The lines wanted run from the first one below through the one with "set_input_delay 1.48 -clock". Return them exactly.

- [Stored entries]
────

==> config.mk <==
export PLATFORM = sky130hd
export DESIGN_NAME = learn_costs
export DESIGN_NICKNAME = d
export VERILOG_FILES = /design/src/rtl/learn_costs.sv
export SDC_FILE = /design/constraint.sdc
export NUM_CORES = 1
export LEC_CHECK = 0
export CAP_MARGIN = 20
export CORE_UTILIZATION = 30
export CTS_CLUSTER_DIAMETER = 30
export CTS_CLUSTER_SIZE = 28
export DETAILED_ROUTE_END_ITERATION = 16
export GPL_TIMING_DRIVEN = 0
export SLEW_MARGIN = 20
export SYNTH_ARGS = -nofsm -noshare
export SYNTH_HDL_FRONTEND = slang
export SYNTH_SLANG_ARGS = --single-unit
==> constraint.sdc <==
create_clock -name clock -period 7.4 [get_ports clock]
set_input_delay 1.48 -clock clock [delete_from_list [all_inputs] [get_ports clock]]
set_output_delay 1.48 -clock clock [all_outputs]
set_load 0.005 [all_outputs]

────

- [Answer to this task]
==> config.mk <==
export PLATFORM = sky130hd
export DESIGN_NAME = learn_costs
export DESIGN_NICKNAME = d
export VERILOG_FILES = /design/src/rtl/learn_costs.sv
export SDC_FILE = /design/constraint.sdc
export NUM_CORES = 1
export LEC_CHECK = 0
export CAP_MARGIN = 20
export CORE_UTILIZATION = 30
export CTS_CLUSTER_DIAMETER = 30
export CTS_CLUSTER_SIZE = 28
export DETAILED_ROUTE_END_ITERATION = 16
export GPL_TIMING_DRIVEN = 0
export SLEW_MARGIN = 20
export SYNTH_ARGS = -nofsm -noshare
export SYNTH_HDL_FRONTEND = slang
export SYNTH_SLANG_ARGS = --single-unit
==> constraint.sdc <==
create_clock -name clock -period 7.4 [get_ports clock]
set_input_delay 1.48 -clock clock [delete_from_list [all_inputs] [get_ports clock]]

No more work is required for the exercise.